La semana pasada, una delegación del Vaticano compareció ante la ONU para dar explicaciones sobre los casos de abuso sexual a menores perpetrados por sacerdotes, monjas y demás funcionarios de la Iglesia alrededor del mundo.
En ocasiones previas, el papa Francisco y el ex pontífice Benedicto XVI, reconocieron públicamente los casos de abusos.
Sin embargo, era la primera vez que una comisión de la Santa Sede se presentaba en Ginebra ante las Naciones Unidas para reconocer los delitos de pederastia que históricamente ha intentado ocultar su organización religiosa.
Si bien este es un hecho sin precedentes para la Iglesia, no es ni mínimamente suficiente para las cientos de miles de víctimas efectivas (y posibles) alrededor del planeta.
En Ginebra, la comisión del Vaticano continuó manteniendo ocultos los nombres de los miles de sacerdotes que están envueltos en estos delitos, aún teniendo registros internos de los mismos.
Además, se negó a proporcionar documentación referida al “protocolo de actuación” que ejerce la Iglesia Católica en estos supuestos.
En casi la totalidad de los casos, los sacerdotes implicados en crímenes de pederastia no son procesados por el derecho penal de sus países de residencia, sino que son “escarmentados” por las altas autoridades católicas de la localidad donde viven –quienes los suelen encubrir trasladándolos de parroquia o de país–.
Otra opción, que dependerá de la discrecionalidad de la autoridad eclesiástica local, es que los clérigos criminales sean enviados a la Ciudad del Vaticano donde un tribunal católico dirimirá su culpabilidad o inocencia, penalizándolos a través de la excomunión o permitiendo su permanencia en la organización cristiana.
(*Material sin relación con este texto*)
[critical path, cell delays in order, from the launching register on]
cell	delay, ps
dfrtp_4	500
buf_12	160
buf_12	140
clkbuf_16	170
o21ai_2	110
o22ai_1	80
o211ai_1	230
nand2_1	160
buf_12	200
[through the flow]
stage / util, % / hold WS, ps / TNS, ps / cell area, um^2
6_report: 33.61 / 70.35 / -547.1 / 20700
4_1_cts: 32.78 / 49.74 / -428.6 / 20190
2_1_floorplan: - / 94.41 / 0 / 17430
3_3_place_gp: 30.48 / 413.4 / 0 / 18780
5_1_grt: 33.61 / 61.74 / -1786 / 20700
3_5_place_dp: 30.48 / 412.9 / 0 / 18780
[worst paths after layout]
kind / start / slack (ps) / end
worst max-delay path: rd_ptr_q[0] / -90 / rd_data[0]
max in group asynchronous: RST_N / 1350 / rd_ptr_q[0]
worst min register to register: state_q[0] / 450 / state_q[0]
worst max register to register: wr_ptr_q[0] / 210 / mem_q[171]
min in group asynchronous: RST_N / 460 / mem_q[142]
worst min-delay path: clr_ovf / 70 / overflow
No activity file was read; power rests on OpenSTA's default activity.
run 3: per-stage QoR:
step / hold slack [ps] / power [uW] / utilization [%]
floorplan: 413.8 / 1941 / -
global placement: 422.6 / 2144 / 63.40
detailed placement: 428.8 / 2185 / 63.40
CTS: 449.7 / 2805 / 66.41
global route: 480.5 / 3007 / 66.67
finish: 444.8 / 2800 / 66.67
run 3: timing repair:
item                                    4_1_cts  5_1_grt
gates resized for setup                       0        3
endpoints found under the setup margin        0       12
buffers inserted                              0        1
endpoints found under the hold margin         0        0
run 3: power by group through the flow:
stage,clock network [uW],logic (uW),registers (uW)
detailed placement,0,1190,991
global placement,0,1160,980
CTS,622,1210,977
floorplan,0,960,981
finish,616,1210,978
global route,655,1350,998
--- src/rtl/mc_ctrl_pkg.sv ---
// ---------------------------------------------------------------------------
// mc_ctrl_pkg
// Shared definitions for the multicycle MIPS-subset control path. It holds
// the state encodings, the opcode and funct values the decoder recognises,
// the ALU control codes, the datapath mux encodings and the fault codes.
// ---------------------------------------------------------------------------
package mc_ctrl_pkg;

  // State encodings. These are plain constants rather than an enum so the
  // encoding exported on state_o stays fixed and is easy to read in debug
  // tools.
  typedef logic [3:0] state_t;

  localparam state_t S_FETCH    = 4'd0;
  localparam state_t S_DECODE   = 4'd1;
  localparam state_t S_MEMADR   = 4'd2;
  localparam state_t S_MEMRD    = 4'd3;
  localparam state_t S_MEMWB    = 4'd4;
  localparam state_t S_MEMWR    = 4'd5;
  localparam state_t S_RTYPE_EX = 4'd6;
  localparam state_t S_ALU_WB   = 4'd7;
  localparam state_t S_BRANCH   = 4'd8;
  localparam state_t S_ADDI_EX  = 4'd9;
  localparam state_t S_ADDI_WB  = 4'd10;
  localparam state_t S_JUMP     = 4'd11;
  localparam state_t S_FAULT    = 4'd12;

  // Primary opcodes, instr[31:26].
  localparam logic [5:0] OP_RTYPE = 6'h00;
  localparam logic [5:0] OP_LW    = 6'h23;
  localparam logic [5:0] OP_SW    = 6'h2B;
  localparam logic [5:0] OP_BEQ   = 6'h04;
  localparam logic [5:0] OP_ADDI  = 6'h08;
  localparam logic [5:0] OP_J     = 6'h02;

  // R-type function codes, instr[5:0].
  localparam logic [5:0] FN_NOP = 6'h00;
  localparam logic [5:0] FN_ADD = 6'h20;
  localparam logic [5:0] FN_SUB = 6'h22;
  localparam logic [5:0] FN_AND = 6'h24;
  localparam logic [5:0] FN_OR  = 6'h25;
  localparam logic [5:0] FN_XOR = 6'h26;
  localparam logic [5:0] FN_NOR = 6'h27;

  typedef enum logic [3:0] {
    ALU_AND = 4'b0000,
    ALU_OR  = 4'b0001,
    ALU_ADD = 4'b0010,
    ALU_XOR = 4'b0011,
    ALU_SUB = 4'b0110,
    ALU_NOR = 4'b1100
  } alu_ctrl_e;

  typedef enum logic [1:0] {
    SRCB_REG    = 2'b00,  // B register
    SRCB_FOUR   = 2'b01,  // constant 4
    SRCB_IMM    = 2'b10,  // sign-extended immediate
    SRCB_IMM_SH = 2'b11   // sign-extended immediate << 2
  } alu_src_b_e;

  typedef enum logic [1:0] {
    PCSRC_ALU    = 2'b00,  // ALU result (PC + 4)
    PCSRC_ALUOUT = 2'b01,  // branch target held in ALUOut
    PCSRC_JUMP   = 2'b10   // {PC[31:28], instr[25:0], 2'b00}
  } pc_src_e;

  typedef enum logic [1:0] {
    FAULT_NONE    = 2'b00,
    FAULT_ILLEGAL = 2'b01,
    FAULT_TIMEOUT = 2'b10
  } fault_code_e;

  // States that wait on the unified-memory ready handshake.
  function automatic logic is_mem_state(input state_t s);
    return (s == S_FETCH) || (s == S_MEMRD) || (s == S_MEMWR);
  endfunction

endpackage

--- src/rtl/mc_alu_decoder.sv ---
// ---------------------------------------------------------------------------
// mc_alu_decoder
// Combinational R-type funct decoder. Maps instr[5:0] to the ALU operation
// and flags whether the funct belongs to the supported subset.
//   funct    in  6  instr[5:0]
//   alu_ctrl out 4  ALU operation (ADD for NOP and for unsupported codes)
//   legal    out 1  funct is NOP, ADD, SUB, AND, OR, XOR or NOR
// ---------------------------------------------------------------------------
module mc_alu_decoder
  import mc_ctrl_pkg::*;
(
  input  logic [5:0] funct,
  output logic [3:0] alu_ctrl,
  output logic       legal
);

  always_comb begin
    // NOTE: every output gets a default before the case so that no path
    // leaves it unassigned, which would otherwise infer a latch.
    alu_ctrl = ALU_ADD;
    legal    = 1'b1;
    case (funct)
      FN_NOP:  alu_ctrl = ALU_ADD;
      FN_ADD:  alu_ctrl = ALU_ADD;
      FN_SUB:  alu_ctrl = ALU_SUB;
      FN_AND:  alu_ctrl = ALU_AND;
      FN_OR:   alu_ctrl = ALU_OR;
      FN_XOR:  alu_ctrl = ALU_XOR;
      FN_NOR:  alu_ctrl = ALU_NOR;
      default: legal    = 1'b0;
    endcase
  end

endmodule

--- src/rtl/mc_controller.sv ---
// ---------------------------------------------------------------------------
// mc_controller
// Multicycle control FSM for the 32-bit MIPS-subset core. Sequences the
// shared PC/ALU/memory datapath through fetch, decode, execute, memory and
// writeback, waits on the memory ready handshake, traps illegal
// instructions and memory timeouts, and counts retired instructions.
//
// Ports
//   clk, reset            clock (rising edge), synchronous active-high reset
//   opcode, funct         instr[31:26] and instr[5:0] from IR
//   zero                  ALU zero flag
//   mem_ready             memory completes the access this cycle
//   pc_en, pc_write_cond  PC load enable and branch-qualified write
//   iord, mem_read, mem_write, ir_write       memory side controls
//   reg_dst, mem_to_reg, reg_write            register file controls
//   alu_src_a, alu_src_b, alu_ctrl, pc_src    datapath mux and ALU controls
//   fault, fault_code     sticky fault flag and cause
//   instr_count           retired-instruction counter (wraps)
//   state_o               current state encoding (debug)
// ---------------------------------------------------------------------------
module mc_controller
  import mc_ctrl_pkg::*;
#(
  parameter int WAIT_LIMIT = 16,  // 1..255
  parameter int CNT_W      = 32
) (
  input  logic             clk,
  input  logic             reset,
  input  logic [5:0]       opcode,
  input  logic [5:0]       funct,
  input  logic             zero,
  input  logic             mem_ready,
  output logic             pc_en,
  output logic             pc_write_cond,
  output logic             iord,
  output logic             mem_read,
  output logic             mem_write,
  output logic             ir_write,
  output logic             reg_dst,
  output logic             mem_to_reg,
  output logic             reg_write,
  output logic             alu_src_a,
  output logic [1:0]       alu_src_b,
  output logic [3:0]       alu_ctrl,
  output logic [1:0]       pc_src,
  output logic             fault,
  output logic [1:0]       fault_code,
  output logic [CNT_W-1:0] instr_count,
  output logic [3:0]       state_o
);

  localparam logic [7:0] WAIT_MAX = 8'(WAIT_LIMIT - 1);

  state_t           state_q, state_d;
  logic [7:0]       wait_q, wait_d;
  logic [CNT_W-1:0] count_q, count_d;
  logic [1:0]       code_q, code_d;

  logic       retire;
  logic       timeout;
  logic       pc_write;
  logic [3:0] fn_alu_ctrl;
  logic       fn_legal;

  mc_alu_decoder u_alu_decoder (
    .funct    (funct),
    .alu_ctrl (fn_alu_ctrl),
    .legal    (fn_legal)
  );

  // A memory state has used up its wait budget when it is in its last
  // allowed cycle and memory is still not ready.
  assign timeout = is_mem_state(state_q) && !mem_ready && (wait_q == WAIT_MAX);

  // Next-state, retire and fault-cause logic.
  always_comb begin
    state_d = state_q;
    code_d  = code_q;
    retire  = 1'b0;
    case (state_q)
      S_FETCH: begin
        if (timeout) begin
          state_d = S_FAULT;
          code_d  = FAULT_TIMEOUT;
        end else if (mem_ready) begin
          state_d = S_DECODE;
        end
      end
      S_DECODE: begin
        case (opcode)
          OP_LW, OP_SW: state_d = S_MEMADR;
          OP_RTYPE: begin
            if (!fn_legal) begin
              state_d = S_FAULT;
              code_d  = FAULT_ILLEGAL;
            end else if (funct == FN_NOP) begin
              // NOP has nothing to execute or write back.
              state_d = S_FETCH;
              retire  = 1'b1;
            end else begin
              state_d = S_RTYPE_EX;
            end
          end
          OP_BEQ:  state_d = S_BRANCH;
          OP_ADDI: state_d = S_ADDI_EX;
          OP_J:    state_d = S_JUMP;
          default: begin
            state_d = S_FAULT;
            code_d  = FAULT_ILLEGAL;
          end
        endcase
      end
      S_MEMADR: state_d = (opcode == OP_LW) ? S_MEMRD : S_MEMWR;
      S_MEMRD: begin
        if (timeout) begin
          state_d = S_FAULT;
          code_d  = FAULT_TIMEOUT;
        end else if (mem_ready) begin
          state_d = S_MEMWB;
        end
      end
      S_MEMWR: begin
        if (timeout) begin
          state_d = S_FAULT;
          code_d  = FAULT_TIMEOUT;
        end else if (mem_ready) begin
          state_d = S_FETCH;
          retire  = 1'b1;
        end
      end
      S_RTYPE_EX: state_d = S_ALU_WB;
      S_ADDI_EX:  state_d = S_ADDI_WB;
      S_MEMWB, S_ALU_WB, S_BRANCH, S_ADDI_WB, S_JUMP: begin
        state_d = S_FETCH;
        retire  = 1'b1;
      end
      S_FAULT: state_d = S_FAULT;
      // Unused encodings recover by restarting the fetch.
      default: state_d = S_FETCH;
    endcase
  end

  // The wait counter restarts whenever the state changes, so each memory
  // state gets its own full budget.
  always_comb begin
    wait_d = wait_q;
    if (state_d != state_q) begin
      wait_d = '0;
    end else if (is_mem_state(state_q) && !mem_ready) begin
      wait_d = wait_q + 8'd1;
    end
  end

  assign count_d = count_q + {{(CNT_W-1){1'b0}}, retire};

  // NOTE: the reset here is synchronous, so it lives inside the clocked
  // block and is sampled only on the rising edge like any other input.
  always_ff @(posedge clk) begin
    if (reset) begin
      state_q <= S_FETCH;
      wait_q  <= '0;
      count_q <= '0;
      code_q  <= FAULT_NONE;
    end else begin
      // NOTE: state registers use non-blocking assignments so every flop
      // samples its next value from the same pre-edge snapshot.
      state_q <= state_d;
      wait_q  <= wait_d;
      count_q <= count_d;
      code_q  <= code_d;
    end
  end

  // Moore outputs on state. The fetch handshake strobes follow mem_ready,
  // and the timeout cycle issues no memory or fetch strobe.
  always_comb begin
    pc_write      = 1'b0;
    pc_write_cond = 1'b0;
    iord          = 1'b0;
    mem_read      = 1'b0;
    mem_write     = 1'b0;
    ir_write      = 1'b0;
    reg_dst       = 1'b0;
    mem_to_reg    = 1'b0;
    reg_write     = 1'b0;
    alu_src_a     = 1'b0;
    alu_src_b     = SRCB_REG;
    alu_ctrl      = ALU_ADD;
    pc_src        = PCSRC_ALU;
    case (state_q)
      S_FETCH: begin
        mem_read  = !timeout;
        ir_write  = mem_ready;
        pc_write  = mem_ready;
        alu_src_b = SRCB_FOUR;
      end
      S_DECODE: alu_src_b = SRCB_IMM_SH;
      S_MEMADR: begin
        alu_src_a = 1'b1;
        alu_src_b = SRCB_IMM;
      end
      S_MEMRD: begin
        mem_read = !timeout;
        iord     = 1'b1;
      end
      S_MEMWB: begin
        reg_write  = 1'b1;
        mem_to_reg = 1'b1;
      end
      S_MEMWR: begin
        mem_write = !timeout;
        iord      = 1'b1;
      end
      S_RTYPE_EX: begin
        alu_src_a = 1'b1;
        alu_ctrl  = fn_alu_ctrl;
      end
      S_ALU_WB: begin
        reg_write = 1'b1;
        reg_dst   = 1'b1;
      end
      S_BRANCH: begin
        alu_src_a     = 1'b1;
        alu_ctrl      = ALU_SUB;
        pc_write_cond = 1'b1;
        pc_src        = PCSRC_ALUOUT;
      end
      S_ADDI_EX: begin
        alu_src_a = 1'b1;
        alu_src_b = SRCB_IMM;
      end
      S_ADDI_WB: reg_write = 1'b1;
      S_JUMP: begin
        pc_write = 1'b1;
        pc_src   = PCSRC_JUMP;
      end
      default: ;
    endcase
  end

  assign pc_en       = pc_write | (pc_write_cond & zero);
  assign fault       = (state_q == S_FAULT);
  assign fault_code  = code_q;
  assign instr_count = count_q;
  assign state_o     = state_q;

endmodule

--- config.mk ---
export PLATFORM = sky130hd
export DESIGN_NAME = mc_controller
export DESIGN_NICKNAME = d
export VERILOG_FILES = /design/src/rtl/mc_ctrl_pkg.sv /design/src/rtl/mc_alu_decoder.sv /design/src/rtl/mc_controller.sv
export SDC_FILE = /design/constraint.sdc
export NUM_CORES = 1
export LEC_CHECK = 0
export CAP_MARGIN = 20
export CORE_AREA = 2 2 78 80
export CTS_CLUSTER_SIZE = 24
export DETAILED_ROUTE_END_ITERATION = 7
export DIE_AREA = 0 0 80 82
export PLACE_DENSITY = 0.79
export REMOVE_ABC_BUFFERS = 1
export SLEW_MARGIN = 20
export SYNTH_ARGS = -nofsm -noshare
export SYNTH_HDL_FRONTEND = slang
export SYNTH_SLANG_ARGS = --single-unit
--- constraint.sdc ---
create_clock -name clk -period 3.4 [get_ports clk]
set_clock_uncertainty 0.05 [all_clocks]
set_input_delay 0.34 -clock clk [delete_from_list [all_inputs] [get_ports clk]]
set_output_delay 0.34 -clock clk [all_outputs]
set_load 0.05 [all_outputs]
==> impl_metrics.env, run 1 <==
export IMPL_tns_ps=0
export IMPL_first_pass_iters=4
export IMPL_max_slew_margin_rel=0.533
export IMPL_cts_hold_buffers=0
export IMPL_grt_antenna_before_repair=0
export IMPL_fin_ws_ps=306
export IMPL_gp_congestion=0.822
export IMPL_cts_sinks=46
export IMPL_fp_dieW_um=80
export IMPL_critPathTopFamily="simple AND/OR/NAND/NOR gates"
export IMPL_seq_area_frac_synth=0.341
export IMPL_htree_levels=2
export IMPL_status="finished, final reports clean"
export IMPL_arrival_ps=2700
export IMPL_ys_types=52
export IMPL_track_usage=0.201
export IMPL_cts_inserted_buffers=5
export IMPL_antenna_cells=0
export IMPL_synth_simple_area_share=0.312
export IMPL_wl_um=6270
export IMPL_tightest_slew_ps=699
export IMPL_clkLatencyLatePin_ps=300
export IMPL_synthMuxAreaShare=0.00741
export IMPL_gr_total_overflow=0
export IMPL_worstPathMaxFanout=23
export IMPL_clk_pin_slew_ps=80
export IMPL_synth_compound_area_share=0.143
export IMPL_finalCriticalPeriod_ps=3090
export IMPL_power_density_nw_per_um2=362
export IMPL_initial_core_util=0.470
export IMPL_crit_path_start_kind="register"
export IMPL_p_leak_uw=0.00121
export IMPL_ios=73
export IMPL_cts_tree="built"
export IMPL_vias=2630
export IMPL_dp_slack_ps=262
export IMPL_die_height_um=82
export IMPL_post_dp_cell_area_um2=3480
export IMPL_grt_max_degree=39
export IMPL_cts_root_buf="clkbuf_8"
export IMPL_cts_resized=0
export IMPL_final_nets=418
export IMPL_coreArea_um2=5750
export IMPL_num_rows=28
export IMPL_dieArea_um2=6560
export IMPL_grt_pass1_vias=2407
export IMPL_post_route_period_util=0.910
export IMPL_path_class="reg2out"
export IMPL_wire_per_inst_um=13.2
export IMPL_hold_viol_final=0
export IMPL_yosysTopAreaCellShare=0.341
export IMPL_critPathCaptureType="output pin"
export IMPL_synth_top_family_by_area="simple AND/OR/NAND/NOR gates"
export IMPL_syn_instance_count=331
export IMPL_synth_seq_cells=46
export IMPL_fin_util=0.622
export IMPL_path_buf_inv=1
export IMPL_fin_area_um2=3570
export IMPL_avgSynthCellArea_um2=8.16
export IMPL_post_cts_buffers=0
export IMPL_irDropWorstVdd_mv=0.331
export IMPL_slowest_stage="clkdlybuf4s50_1"
export IMPL_hpwl_um=4640
export IMPL_postRouteAntennaNets=0
export IMPL_drt_iter0_markers=86
export IMPL_grt_setup_unrepaired="no"
export IMPL_cp_required_ps=3010
export IMPL_finalMaxSlewViolations=0
export IMPL_ys_top_cells_by_area="dfxtp_1 (34%), xnor2_1 (7.1%), nor2_1 (6.0%)"
export IMPL_critical_path_cell_chain="nand2b_1 -> nor3_1 -> nand2_1 -> nor2_1 -> clkdlybuf4s50_1"
export IMPL_cap_violations=0
export IMPL_max_stage_delay_ps=810
export IMPL_portBuffers=72
export IMPL_synth_area_um2=2700
export IMPL_grt_first_pass_wirelength_um=10700
export IMPL_setup_violations=0
export IMPL_clk_path_buf_depth=2
export IMPL_area_growth_pct=32.2
export IMPL_hold_class="reg2reg"
export IMPL_async_flop_share=0
export IMPL_synth_edf_count=0
export IMPL_fmax_mhz=323
export IMPL_ys_flop_type="dfxtp_1"
export IMPL_yosysTopAreaCell="dfxtp_1"
export IMPL_via_per_inst=5.54
export IMPL_ys_warn_count=0
export IMPL_synth_adder_area_share=0.0181
export IMPL_layout_drive_gt1_share=0.0825
export IMPL_drc_errors=0
export IMPL_synth_xor_area_frac=0.126
-- per-stage QoR --
| stage | std cells | power [uW] | hold slack (ps) |
|---|---|---|---|
| global route | 475 | 1350 | 496 |
| CTS | 475 | 1300 | 474 |
| finish | 475 | 1290 | 469 |
| floorplan | 309 | 829 | 359 |
| detailed placement | 467 | 968 | 459 |
| global placement | 467 | 964 | 429 |
-- layer usage --
layer,vias up,track usage,wire (um)
met5,-,0,0
met1,1218,0.255,2930
met3,8,0.0516,373
met4,0,0.0559,73
met2,82,0.337,2900
li1,1322,-,-
-- worst register-to-register path: cells and delay by family (launching register included) --
family | cells | cell delay, ps
compound gates | 3 | 530
xor+xnor | 1 | 160
fa+ha+maj | 2 | 450
buf+inv | 1 | 190
flops | 1 | 770
simple gates | 4 | 600
-- layout by cell type, fill, tap and decap left out, types with 8 or more instances in the layout --
| cell type | synthesis | final |
|---|---|---|
| xnor2_1 | 22 | 22 |
| buf_4 | 1 | 13 |
| nand2_1 | 18 | 18 |
| dfxtp_1 | 46 | 46 |
| xor2_1 | 17 | 17 |
| nand4_1 | 11 | 11 |
| nor2_1 | 43 | 43 |
| o21ai_0 | 8 | 8 |
| clkdlybuf4s50_1 | 0 | 70 |
| nor4_1 | 10 | 10 |
| nand3_1 | 17 | 17 |
| nor3_1 | 19 | 19 |
| a211oi_2 | 8 | 8 |
| a21oi_1 | 9 | 9 |
| inv_1 | 8 | 8 |
-- Yosys cell counts (8+ instances only) --
| cell type | count |
|---|---|
| a211oi_2 | 8 |
| a21oi_1 | 9 |
| clkbuf_1 | 12 |
| dfxtp_1 | 46 |
| inv_1 | 8 |
| nand2_1 | 18 |
| nand3_1 | 17 |
| nand4_1 | 11 |
| nor2_1 | 43 |
| nor3_1 | 19 |
| nor4_1 | 10 |
| o21ai_0 | 8 |
| xnor2_1 | 22 |
| xor2_1 | 17 |
-- final cells by class --
type	instances	area, um^2
timing repair buffer	83	798
sequential	46	921
clock buffer	7	86.3
multi-input combinational	255	1640
inverter	8	30.0
fill	516	2170
tap	75	93.8
clock inverter	1	5.00
-- registers in the layout, summed over array words and instances, names as in the netlist --
name	flops
wait_q	8
instr_count	32
fault_code	2
state_o	4
-- kinds of logic after synthesis --
group | count (synthesis)
xor gates and xnor gates | 39
and+or+nand+nor | 160
adders and majority gates | 4
muxes | 2
DFF | 46
buffers and inverters | 30
AOI/OAI and AO/OA | 50
-- report_power, final --
group | total [uW] | internal, uW | switching (uW) | leakage [uW]
combinational | 382 | 145 | 237 | 0.000790
clock | 339 | 164 | 175 | 0.0000482
sequential | 574 | 550 | 23.6 | 0.000371
total | 1290 | 859 | 436 | 0.00121
-- final timing paths --
kind / startpoint / end / slack [ps] / cells past startpoint
max: state_o[1] / alu_ctrl[3] / 310 / 5
min: fault_code[1] / fault_code[1] / 470 / 2
max reg2reg: state_o[1] / instr_count[18] / 530 / 11
min reg2reg: fault_code[1] / fault_code[1] / 470 / 2
No activity file was read; power rests on OpenSTA's default activity.
==> run 2: changes to the inputs <==
Settings changed: SETUP_SLACK_MARGIN set to 0.1.
Clock period 3.4 ns to 3.45 ns, I/O delays scaled along.
==> run 2 against run 1 <==
  * Count of clock-buffer cells in the layout shrank 2
  * Die area is the same
  * Cell area increased by 0.28%
  * First-iteration DRC count shrank 7.0%
  * Via count increased by 1.1%
  * Cell count increased by 0.42%
  * Register-to-register slack improved by 170 ps
  * Critical path depth is the same
  * Core utilization up 0.17 points
  * Critical endpoint is now pc_en
==> impl_metrics.env, run 2 (synthesized netlist as in run 1, its figures left out) <==
export IMPL_hold_viol_final=0
export IMPL_post_cts_buffers=0
export IMPL_postRouteAntennaNets=0
export IMPL_grt_met3_usage=0.0308
export IMPL_final_cell_mix="clkdlybuf4s50_1 (70), dfxtp_1 (46), nor2_1 (43)"
export IMPL_clk_path_buf_depth=2
export IMPL_use_met2=0.342
export IMPL_cts_root_buf="clkbuf_8"
export IMPL_instances_no_fill=477
export IMPL_p_leak_uw=0.00122
export IMPL_first_pass_iters=4
export IMPL_fp_dieW_um=80
export IMPL_clkLatencyLatePin_ps=300
export IMPL_cts_sinks=46
export IMPL_hold_class="reg2reg"
export IMPL_gp_congestion=0.805
export IMPL_clk_pin_slew_ps=80
export IMPL_seq_area_um2=921
export IMPL_fin_ws_ps=443
export IMPL_cts_hold_buffers=0
export IMPL_dieArea_um2=6560
export IMPL_antenna_cells=0
export IMPL_ios=73
export IMPL_dp_cells=470
export IMPL_dp_slack_ps=296
export IMPL_arrival_ps=2610
export IMPL_crit_path_start_kind="register"
export IMPL_grt_antenna_before_repair=0
export IMPL_largest_reg_flops=32
export IMPL_track_usage=0.202
export IMPL_grt_util_met1=0.263
export IMPL_cp_required_ps=3050
export IMPL_cap_violations=0
export IMPL_wire_per_inst_um=13.5
export IMPL_die_height_um=82
export IMPL_initial_core_util=0.470
export IMPL_grt_pass1_vias=2479
export IMPL_irDropWorstVdd_mv=0.363
export IMPL_grt_first_pass_wirelength_um=10900
export IMPL_htree_levels=2
export IMPL_gr_total_overflow=0
export IMPL_max_slew_margin_rel=0.603
export IMPL_finalCriticalPeriod_ps=3010
export IMPL_layout_drive_gt1_share=0.0896
export IMPL_portBuffers=72
export IMPL_drc_errors=0
export IMPL_cts_tree="built"
export IMPL_p_total_uw=1260
export IMPL_fin_util=0.624
export IMPL_worstPathMaxFanout=20
export IMPL_drt_iter0_markers=80
export IMPL_power_density_nw_per_um2=351
export IMPL_area_growth_pct=32.6
export IMPL_coreArea_um2=5750
export IMPL_multiInputGateArea_um2=1640
export IMPL_cts_inserted_buffers=5
export IMPL_grt_setup_unrepaired="no"
export IMPL_setup_violations=0
export IMPL_cts_resized=0
export IMPL_vias=2658
export IMPL_finalMaxSlewViolations=0
export IMPL_hpwl_um=4650
export IMPL_fmax_mhz=333
export IMPL_post_route_period_util=0.872
export IMPL_final_nets=421
export IMPL_grt_max_degree=39
export IMPL_tightest_slew_ps=595
export IMPL_critPathCaptureType="output pin"
export IMPL_layout_commonest_cell="clkdlybuf4s50_1"
export IMPL_path_class="reg2out"
export IMPL_wl_um=6420
export IMPL_via_per_inst=5.57
export IMPL_num_rows=28
export IMPL_busiest_layer="met2"
export IMPL_nFillCells=511
export IMPL_status="finished, final reports clean"
run 2: worst max-delay path: stages, from the launching register on:
cell and delay (ps):
dfxtp_1 710, nand2b_1 200, nor3_1 400, a21oi_1 130, nand2_1 80, clkdlybuf4s50_1 790
run 2: final timing paths:
path                      start         endpoint  slack, ps  depth (start not counted)
setup / recovery     state_o[3]            pc_en        440                          5
hold / removal    fault_code[1]    fault_code[1]        460                          2
setup reg to reg     state_o[0]  instr_count[14]        700                         11
hold reg to reg   fault_code[1]    fault_code[1]        460                          2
Hasta la fecha, no se conoce un solo caso en el que el sacerdote haya tenido que enfrentar una pena de cárcel por pederastia al pasar por estos tribunales eclesiásticos.
De hecho, muchos de ellos, ni siquiera son cesados, sino que, de aprobar un test psicológico, serán reinsertados en las labores pastorales, poniendo en peligro –una vez más– a miles de niños y niñas.
La gran mayoría de ataques sexuales que han sido denunciados ante las autoridades judiciales de los Estados “seculares”, fueron atajados ágilmente mediante pagos extrajudiciales por parte de la Iglesia Católica a las familias de las víctimas, comprando así su silencio y frenando las investigaciones.
La opacidad también ha sido la tónica, incluso en escándalos abiertamente “populares”, como es el caso de Irlanda.
En este país se destaparon abusos sexuales masivos en instituciones (orfanatos, colegios, reformatorios, etcétera) regentadas por la Iglesia Católica.
En 1999, el Gobierno irlandés creó una comisión para investigar el alcance del abuso infantil en estos centros católicos, desde los años 30 hacia adelante.
Tras interesadas dilaciones, en 2009 fue presentado finalmente el documento, conocido como el Informe Ryan. Entre sus páginas se señala claramente que la violación y el acoso sexual eran "endémicos" en estos centros, financiados principalmente por el Ministerio de Educación irlandés, y dirigidos por la Iglesia Católica.
Las más de 2 mil páginas del informe mantuvieron en secreto los nombres de los abusadores del clero, y en el capítulo de las recomendaciones no se hace ninguna mención a las sanciones que deberían imponerse a los criminales.
A lo largo de los años de denuncias, el Gobierno irlandés y la Iglesia Católica pactaron acuerdos con las víctimas por los que recibirían indemnizaciones económicas a cambio de renunciar a su derecho de demandar a la Iglesia y al Gobierno, además de mantener oculta la identidad de los abusadores.
Se calcula que, en total, se habría entregado una indemnización de alrededor de 1,3 mil millones de euros .
Como consecuencia de estas “expiaciones monetarias”, la Iglesia irlandesa atravesó, en 2011, una importante crisis financiera, de la que aún continúa recuperándose.